_TASK TO COMPLETE_
Give back exactly the stretch of data below from the line holding "vias_per_cell 6.303 \" through the line holding "## final timing paths", both ends included, and leave the remaining lines out.

_AVAILABLE DATA_

File: src/oufh_tmr_if.sv
`timescale 1ns/100ps
interface oufh_tmr_if #(
  parameter int UNIT_W = 16
);
  logic start;
  logic [2:0] exp;
  logic [UNIT_W-1:0] unit_len;
  logic done;

  modport ctl (
    output start,
    output exp,
    output unit_len,
    input done
  );

  modport tmr (
    input start,
    input exp,
    input unit_len,
    output done
  );
endinterface

File: src/oufh_timer.sv
`timescale 1ns/100ps
module oufh_timer
  import oufh_pkg::*;
#(
  parameter int UNIT_W = 16
) (
  input wire logic clk,
  input wire logic sys_rst,
  oufh_tmr_if.tmr bus
);

  typedef struct packed {
    logic run;
    logic [UNIT_W-1:0] cnt;
    logic [UNIT_W-1:0] len;
    logic [7:0] units;
    logic [7:0] last;
    logic done;
  } oufh_tmr_s;

  oufh_tmr_s s_ff;
  oufh_tmr_s nxt_s;

  always_comb begin
    nxt_s = s_ff;
    nxt_s.done = 1'b0;
    if (bus.start) begin
      nxt_s.run = 1'b1;
      nxt_s.cnt = '0;
      nxt_s.units = '0;
      // a zero unit length would wrap round to the longest count, so it counts as one cycle
      nxt_s.len = (bus.unit_len == '0) ? UNIT_W'(1) : bus.unit_len;
      nxt_s.last = (UNITS_ONE << bus.exp) - UNITS_ONE;
    end else if (s_ff.run) begin
      if (s_ff.cnt == s_ff.len - UNIT_W'(1)) begin
        nxt_s.cnt = '0;
        if (s_ff.units == s_ff.last) begin
          nxt_s.run = 1'b0;
          nxt_s.done = 1'b1;
        end else begin
          nxt_s.units = s_ff.units + 8'h01;
        end
      end else begin
        nxt_s.cnt = s_ff.cnt + UNIT_W'(1);
      end
    end
  end

  always_ff @(posedge clk or posedge sys_rst) begin
    if (sys_rst) begin
      s_ff <= '0;
    end else begin
      s_ff <= nxt_s;
    end
  end

  assign bus.done = s_ff.done;

endmodule

File: src/oufh_handler.sv
// Function
// - keep the undervoltage threshold as a 16-bit unsigned output-voltage value
// - response 00: keep running undisturbed on the fault
// - response 01: run for the delay, then retry if fault remains
// - response 10: disable output at once, then follow the retry setting
// - response 11: output off while fault lasts, back on when it ends
// - latched fault clears by status clear, clear-faults, reset, or off-then-on
// - retry 000: no restart, output stays off until the fault is cleared
// - retry 001..110: that many restarts, then stay off until cleared
// - restart attempts are spaced by the delay in fault time units
// - retry 111: retry endlessly until commanded off, reset or other fault
// - delay field gives two to the field value time units
// - same delay serves for run-on time and for restart spacing
// - the length of one time unit comes from outside this block
`timescale 1ns/100ps
module oufh_handler
  import oufh_pkg::*;
#(
  parameter int UNIT_W = 16
) (
  input wire logic clk,
  input wire logic sys_rst,
  input wire logic reg_wr,
  input wire logic reg_rd,
  input wire logic [7:0] reg_cmd,
  input wire logic [15:0] reg_wdata,
  output logic [15:0] reg_rdata_ff,
  output logic reg_ack_ff,
  output logic reg_nak_ff,
  input wire logic [15:0] vout_meas,
  input wire logic [UNIT_W-1:0] delay_unit_cycles,
  input wire logic output_on_cmd,
  input wire logic status_clear,
  input wire logic clear_faults,
  input wire logic other_fault,
  output logic output_enable_ff,
  output logic uv_fault_flag_ff,
  output logic uv_below_ff,
  output logic uv_latched_off_ff,
  output logic [2:0] attempt_count_ff
);

  typedef struct packed {
    oufh_state_e st;
    logic [15:0] thresh;
    logic [7:0] react;
    logic oe;
    logic flt;
    logic uv;
    logic latched;
    logic [2:0] used;
    logic on_d;
    logic tstart;
    logic [15:0] rdata;
    logic ack;
    logic nak;
  } oufh_st_s;

  oufh_st_s s_ff;
  oufh_st_s nxt_s;

  oufh_tmr_if #(.UNIT_W(UNIT_W)) tmr_bus ();

  oufh_timer #(
    .UNIT_W(UNIT_W)
  ) u_timer (
    .clk(clk),
    .sys_rst(sys_rst),
    .bus(tmr_bus)
  );

  logic [1:0] resp;
  logic [2:0] retry;
  logic tdone;
  logic on_rise;
  logic clr;

  assign resp = s_ff.react[RESP_HI:RESP_LO];
  assign retry = s_ff.react[RETRY_HI:RETRY_LO];
  // a stale done from an abandoned wait lands before the reload; drop it
  assign tdone = tmr_bus.done && !s_ff.tstart;
  assign on_rise = output_on_cmd && !s_ff.on_d;
  assign clr = status_clear || clear_faults || on_rise;

  assign tmr_bus.start = s_ff.tstart;
  assign tmr_bus.exp = s_ff.react[DLY_HI:DLY_LO];
  assign tmr_bus.unit_len = delay_unit_cycles;

  // shared entry into the retry path
  function automatic oufh_st_s go_retry(input oufh_st_s x,
                                        input logic [2:0] r);
    oufh_st_s y;
    y = x;
    y.oe = 1'b0;
    if (r == RETRY_NONE) begin
      y.st = ST_LATCH;
    end else begin
      y.st = ST_OFF_WAIT;
      y.tstart = 1'b1;
    end
    return y;
  endfunction

  always_comb begin
    nxt_s = s_ff;
    nxt_s.tstart = 1'b0;
    nxt_s.ack = 1'b0;
    nxt_s.nak = 1'b0;
    nxt_s.on_d = output_on_cmd;
    nxt_s.uv = (vout_meas < s_ff.thresh);

    if (reg_wr || reg_rd) begin
      unique case (reg_cmd)
        CMD_UV_THRESH: begin
          nxt_s.ack = 1'b1;
          nxt_s.rdata = s_ff.thresh;
          if (reg_wr) begin
            nxt_s.thresh = reg_wdata;
          end
        end
        CMD_UV_REACT: begin
          nxt_s.ack = 1'b1;
          nxt_s.rdata = {8'h00, s_ff.react};
          if (reg_wr) begin
            nxt_s.react = reg_wdata[7:0];
          end
        end
        default: begin
          nxt_s.nak = 1'b1;
          nxt_s.rdata = 16'h0000;
        end
      endcase
    end

    // sticky status bit; a new detection beats a clear in the same cycle
    if (clr) begin
      nxt_s.flt = 1'b0;
    end
    if (s_ff.uv && s_ff.oe) begin
      nxt_s.flt = 1'b1;
    end

    if (!output_on_cmd) begin
      nxt_s.st = ST_OFF;
      nxt_s.oe = 1'b0;
      nxt_s.used = 3'h0;
    end else if (other_fault) begin
      nxt_s.st = ST_LATCH;
      nxt_s.oe = 1'b0;
    end else begin
      unique case (s_ff.st)
        ST_OFF: begin
          // off then on clears any latched state
          nxt_s.st = ST_RUN;
          nxt_s.oe = 1'b1;
          nxt_s.used = 3'h0;
        end
        ST_RUN: begin
          nxt_s.oe = 1'b1;
          if (s_ff.uv) begin
            unique case (resp)
              RESP_IGNORE: begin
                nxt_s.st = ST_RUN;
              end
              RESP_DELAY: begin
                nxt_s.st = ST_DLY_RUN;
                nxt_s.tstart = 1'b1;
              end
              RESP_DISABLE: begin
                nxt_s = go_retry(nxt_s, retry);
              end
              RESP_HOLD: begin
                nxt_s.st = ST_HOLD;
                nxt_s.oe = 1'b0;
              end
            endcase
          end
        end
        ST_DLY_RUN: begin
          // only the level at the end of the run-on time counts
          if (tdone) begin
            if (s_ff.uv) begin
              nxt_s = go_retry(nxt_s, retry);
            end else begin
              nxt_s.st = ST_RUN;
            end
          end
        end
        ST_HOLD: begin
          // limitation: with the output off, the reading must come back
          // from outside for this state to end
          if (!s_ff.uv) begin
            nxt_s.st = ST_RUN;
            nxt_s.oe = 1'b1;
          end
        end
        ST_OFF_WAIT: begin
          if (tdone) begin
            nxt_s.st = ST_RESTART;
          end
        end
        ST_RESTART: begin
          // one cycle with the output off marks the start of an attempt
          nxt_s.st = ST_ATTEMPT;
          nxt_s.oe = 1'b1;
          nxt_s.tstart = 1'b1;
          if (s_ff.used != RETRY_FOREVER) begin
            nxt_s.used = s_ff.used + 3'h1;
          end
        end
        ST_ATTEMPT: begin
          if (tdone) begin
            if (!s_ff.uv) begin
              nxt_s.st = ST_RUN;
              nxt_s.used = 3'h0;
            end else if (retry == RETRY_FOREVER) begin
              nxt_s.st = ST_RESTART;
              nxt_s.oe = 1'b0;
            end else if (s_ff.used < retry) begin
              nxt_s.st = ST_RESTART;
              nxt_s.oe = 1'b0;
            end else begin
              nxt_s.st = ST_LATCH;
              nxt_s.oe = 1'b0;
            end
          end
        end
        ST_LATCH: begin
          nxt_s.oe = 1'b0;
          if (status_clear || clear_faults) begin
            nxt_s.st = ST_RUN;
            nxt_s.oe = 1'b1;
            nxt_s.used = 3'h0;
          end
        end
      endcase
    end
    nxt_s.latched = (nxt_s.st == ST_LATCH);
  end

  // reset leaves the output off with no fault latched
  always_ff @(posedge clk or posedge sys_rst) begin
    if (sys_rst) begin
      s_ff <= '{st: ST_OFF, thresh: THRESH_RST, react: REACT_RST,
                default: '0};
    end else begin
      s_ff <= nxt_s;
    end
  end

  assign reg_rdata_ff = s_ff.rdata;
  assign reg_ack_ff = s_ff.ack;
  assign reg_nak_ff = s_ff.nak;
  assign output_enable_ff = s_ff.oe;
  assign uv_fault_flag_ff = s_ff.flt;
  assign uv_below_ff = s_ff.uv;
  assign uv_latched_off_ff = s_ff.latched;
  assign attempt_count_ff = s_ff.used;

endmodule

File: config.mk
export PLATFORM = sky130hd
export DESIGN_NAME = oufh_handler
export DESIGN_NICKNAME = d
export VERILOG_FILES = /design/src/oufh_pkg.sv /design/src/oufh_tmr_if.sv /design/src/oufh_timer.sv /design/src/oufh_handler.sv
export SDC_FILE = /design/constraint.sdc
export NUM_CORES = 1
export LEC_CHECK = 0
export BUFFER_PORTS_ARGS = -buffer_cell sky130_fd_sc_hd__buf_4
export CAP_MARGIN = 20
export CELL_PAD_IN_SITES_DETAIL_PLACEMENT = 2
export CELL_PAD_IN_SITES_GLOBAL_PLACEMENT = 2
export CORE_MARGIN = 2
export CORE_UTILIZATION = 38
export CTS_BUF_LIST = sky130_fd_sc_hd__clkbuf_4 sky130_fd_sc_hd__clkbuf_8
export CTS_CLUSTER_DIAMETER = 120
export DETAILED_ROUTE_END_ITERATION = 7
export HOLD_SLACK_MARGIN = 0.05
export PLACE_DENSITY_LB_ADDON = 0.05
export SLEW_MARGIN = 20
export SYNTH_ARGS = -nofsm -noshare
export SYNTH_HDL_FRONTEND = slang
export SYNTH_HIERARCHICAL = 1
export SYNTH_SLANG_ARGS = --single-unit
File: constraint.sdc
create_clock -name clk -period 3.3 [get_ports clk]
set_input_delay 0.66 -clock clk [delete_from_list [all_inputs] [get_ports clk]]
set_output_delay 0.66 -clock clk [all_outputs]
set_load 0.005 [all_outputs]
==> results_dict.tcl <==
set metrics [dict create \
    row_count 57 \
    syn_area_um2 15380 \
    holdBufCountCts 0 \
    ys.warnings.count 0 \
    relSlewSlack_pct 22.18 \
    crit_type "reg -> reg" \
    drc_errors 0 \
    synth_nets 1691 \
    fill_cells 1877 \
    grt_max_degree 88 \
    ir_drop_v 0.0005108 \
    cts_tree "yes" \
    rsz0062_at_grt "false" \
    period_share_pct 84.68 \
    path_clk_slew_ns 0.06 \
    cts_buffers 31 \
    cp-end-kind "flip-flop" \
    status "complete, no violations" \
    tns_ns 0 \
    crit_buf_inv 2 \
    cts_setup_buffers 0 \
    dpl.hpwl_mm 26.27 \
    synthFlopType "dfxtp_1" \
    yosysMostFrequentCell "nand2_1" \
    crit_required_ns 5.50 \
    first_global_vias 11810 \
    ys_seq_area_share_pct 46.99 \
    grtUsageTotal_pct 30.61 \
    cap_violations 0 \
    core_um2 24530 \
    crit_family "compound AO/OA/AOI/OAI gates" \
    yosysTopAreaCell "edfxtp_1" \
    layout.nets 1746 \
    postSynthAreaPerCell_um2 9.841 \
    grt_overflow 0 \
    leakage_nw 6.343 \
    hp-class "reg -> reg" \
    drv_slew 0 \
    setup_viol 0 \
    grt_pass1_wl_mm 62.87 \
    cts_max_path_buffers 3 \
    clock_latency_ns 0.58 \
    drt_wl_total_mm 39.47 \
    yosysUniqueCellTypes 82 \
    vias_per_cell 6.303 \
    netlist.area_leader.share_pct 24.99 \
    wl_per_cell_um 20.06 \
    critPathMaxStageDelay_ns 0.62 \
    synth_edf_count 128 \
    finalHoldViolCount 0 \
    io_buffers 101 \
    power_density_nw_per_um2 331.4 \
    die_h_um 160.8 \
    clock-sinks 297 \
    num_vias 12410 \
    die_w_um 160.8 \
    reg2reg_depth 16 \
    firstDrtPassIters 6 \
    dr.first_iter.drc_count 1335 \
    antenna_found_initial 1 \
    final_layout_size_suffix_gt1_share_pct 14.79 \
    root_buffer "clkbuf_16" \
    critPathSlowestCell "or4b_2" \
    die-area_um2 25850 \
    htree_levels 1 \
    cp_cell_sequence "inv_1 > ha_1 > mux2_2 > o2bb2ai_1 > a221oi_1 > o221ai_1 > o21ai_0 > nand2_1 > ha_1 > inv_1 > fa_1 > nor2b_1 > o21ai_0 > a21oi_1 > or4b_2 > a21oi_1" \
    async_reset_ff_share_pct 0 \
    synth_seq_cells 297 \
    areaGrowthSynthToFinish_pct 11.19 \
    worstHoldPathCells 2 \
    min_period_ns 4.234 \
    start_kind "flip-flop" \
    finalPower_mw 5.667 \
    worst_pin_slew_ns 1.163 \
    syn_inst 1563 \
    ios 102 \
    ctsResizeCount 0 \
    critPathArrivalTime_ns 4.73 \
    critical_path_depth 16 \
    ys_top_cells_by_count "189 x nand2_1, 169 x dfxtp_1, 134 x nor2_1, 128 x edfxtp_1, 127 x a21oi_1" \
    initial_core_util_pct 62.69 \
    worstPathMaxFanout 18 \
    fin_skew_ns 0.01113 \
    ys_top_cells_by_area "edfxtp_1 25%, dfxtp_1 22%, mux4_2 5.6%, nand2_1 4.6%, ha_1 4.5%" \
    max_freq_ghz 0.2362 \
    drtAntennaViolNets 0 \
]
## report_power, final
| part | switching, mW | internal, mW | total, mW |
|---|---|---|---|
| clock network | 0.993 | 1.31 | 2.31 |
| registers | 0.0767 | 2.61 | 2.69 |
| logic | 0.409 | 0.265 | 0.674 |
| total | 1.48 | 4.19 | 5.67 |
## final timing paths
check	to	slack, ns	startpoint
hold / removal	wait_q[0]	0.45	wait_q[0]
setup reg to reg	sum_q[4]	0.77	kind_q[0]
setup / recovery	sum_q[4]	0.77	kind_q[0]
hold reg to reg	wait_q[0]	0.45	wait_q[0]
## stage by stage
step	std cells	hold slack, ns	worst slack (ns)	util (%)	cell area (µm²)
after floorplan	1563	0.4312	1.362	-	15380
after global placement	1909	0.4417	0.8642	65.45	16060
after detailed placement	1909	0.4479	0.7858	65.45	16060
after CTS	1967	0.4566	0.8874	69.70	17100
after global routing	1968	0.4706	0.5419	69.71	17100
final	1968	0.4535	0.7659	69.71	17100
==> src/verilog/isa_axil.v <==
// axi4-lite slave handshake front end for the two-wire slave registers
// assumes the parent decodes addresses combinationally and flags unmapped ones
module isa_axil #(
    parameter AW = 8
) (
    input wire core_clk,
    input wire rst,
    input wire [AW-1:0] s_axi_awaddr,
    input wire s_axi_awvalid,
    output wire s_axi_awready,
    input wire [31:0] s_axi_wdata,
    input wire [3:0] s_axi_wstrb,
    input wire s_axi_wvalid,
    output wire s_axi_wready,
    output reg [1:0] s_axi_bresp,
    output reg s_axi_bvalid,
    input wire s_axi_bready,
    input wire [AW-1:0] s_axi_araddr,
    input wire s_axi_arvalid,
    output wire s_axi_arready,
    output reg [31:0] s_axi_rdata,
    output reg [1:0] s_axi_rresp,
    output reg s_axi_rvalid,
    input wire s_axi_rready,
    output wire wr_en,
    output reg [AW-1:0] wr_addr,
    output reg [31:0] wr_data,
    output reg [3:0] wr_strb,
    input wire wr_err,
    output wire rd_en,
    output wire [AW-1:0] rd_addr,
    input wire [31:0] rd_data,
    input wire rd_err
);

// ------------------------------------------------------------------
// write path: address and data taken in either order
// ------------------------------------------------------------------
reg aw_full_r;
reg w_full_r;

assign s_axi_awready = ~aw_full_r & ~s_axi_bvalid;
assign s_axi_wready = ~w_full_r & ~s_axi_bvalid;
assign wr_en = aw_full_r & w_full_r & ~s_axi_bvalid;

// hold each half until the other arrives, then answer
always @(posedge core_clk) begin
    if (rst) begin
        aw_full_r <= 1'b0;
        w_full_r <= 1'b0;
        wr_addr <= {AW{1'b0}};
        wr_data <= 32'h00000000;
        wr_strb <= 4'h0;
        s_axi_bvalid <= 1'b0;
        s_axi_bresp <= 2'h0;
    end else begin
        if (s_axi_awvalid && s_axi_awready) begin
            aw_full_r <= 1'b1;
            wr_addr <= s_axi_awaddr;
        end
        if (s_axi_wvalid && s_axi_wready) begin
            w_full_r <= 1'b1;
            wr_data <= s_axi_wdata;
            wr_strb <= s_axi_wstrb;
        end
        if (wr_en) begin
            aw_full_r <= 1'b0;
            w_full_r <= 1'b0;
            s_axi_bvalid <= 1'b1;
            s_axi_bresp <= wr_err ? 2'h2 : 2'h0;
        end else if (s_axi_bready) begin
            s_axi_bvalid <= 1'b0;
        end
    end
end

// ------------------------------------------------------------------
// read path: data sampled in the cycle the address is taken
// ------------------------------------------------------------------
assign s_axi_arready = ~s_axi_rvalid;
assign rd_en = s_axi_arvalid & s_axi_arready;
assign rd_addr = s_axi_araddr;

always @(posedge core_clk) begin
    if (rst) begin
        s_axi_rvalid <= 1'b0;
        s_axi_rdata <= 32'h00000000;
        s_axi_rresp <= 2'h0;
    end else if (rd_en) begin
        s_axi_rvalid <= 1'b1;
        s_axi_rdata <= rd_data;
        s_axi_rresp <= rd_err ? 2'h2 : 2'h0;
    end else if (s_axi_rready) begin
        s_axi_rvalid <= 1'b0;
    end
end

endmodule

_YOUR SOLUTION_
    vias_per_cell 6.303 \
    netlist.area_leader.share_pct 24.99 \
    wl_per_cell_um 20.06 \
    critPathMaxStageDelay_ns 0.62 \
    synth_edf_count 128 \
    finalHoldViolCount 0 \
    io_buffers 101 \
    power_density_nw_per_um2 331.4 \
    die_h_um 160.8 \
    clock-sinks 297 \
    num_vias 12410 \
    die_w_um 160.8 \
    reg2reg_depth 16 \
    firstDrtPassIters 6 \
    dr.first_iter.drc_count 1335 \
    antenna_found_initial 1 \
    final_layout_size_suffix_gt1_share_pct 14.79 \
    root_buffer "clkbuf_16" \
    critPathSlowestCell "or4b_2" \
    die-area_um2 25850 \
    htree_levels 1 \
    cp_cell_sequence "inv_1 > ha_1 > mux2_2 > o2bb2ai_1 > a221oi_1 > o221ai_1 > o21ai_0 > nand2_1 > ha_1 > inv_1 > fa_1 > nor2b_1 > o21ai_0 > a21oi_1 > or4b_2 > a21oi_1" \
    async_reset_ff_share_pct 0 \
    synth_seq_cells 297 \
    areaGrowthSynthToFinish_pct 11.19 \
    worstHoldPathCells 2 \
    min_period_ns 4.234 \
    start_kind "flip-flop" \
    finalPower_mw 5.667 \
    worst_pin_slew_ns 1.163 \
    syn_inst 1563 \
    ios 102 \
    ctsResizeCount 0 \
    critPathArrivalTime_ns 4.73 \
    critical_path_depth 16 \
    ys_top_cells_by_count "189 x nand2_1, 169 x dfxtp_1, 134 x nor2_1, 128 x edfxtp_1, 127 x a21oi_1" \
    initial_core_util_pct 62.69 \
    worstPathMaxFanout 18 \
    fin_skew_ns 0.01113 \
    ys_top_cells_by_area "edfxtp_1 25%, dfxtp_1 22%, mux4_2 5.6%, nand2_1 4.6%, ha_1 4.5%" \
    max_freq_ghz 0.2362 \
    drtAntennaViolNets 0 \
]
## report_power, final
| part | switching, mW | internal, mW | total, mW |
|---|---|---|---|
| clock network | 0.993 | 1.31 | 2.31 |
| registers | 0.0767 | 2.61 | 2.69 |
| logic | 0.409 | 0.265 | 0.674 |
| total | 1.48 | 4.19 | 5.67 |
## final timing paths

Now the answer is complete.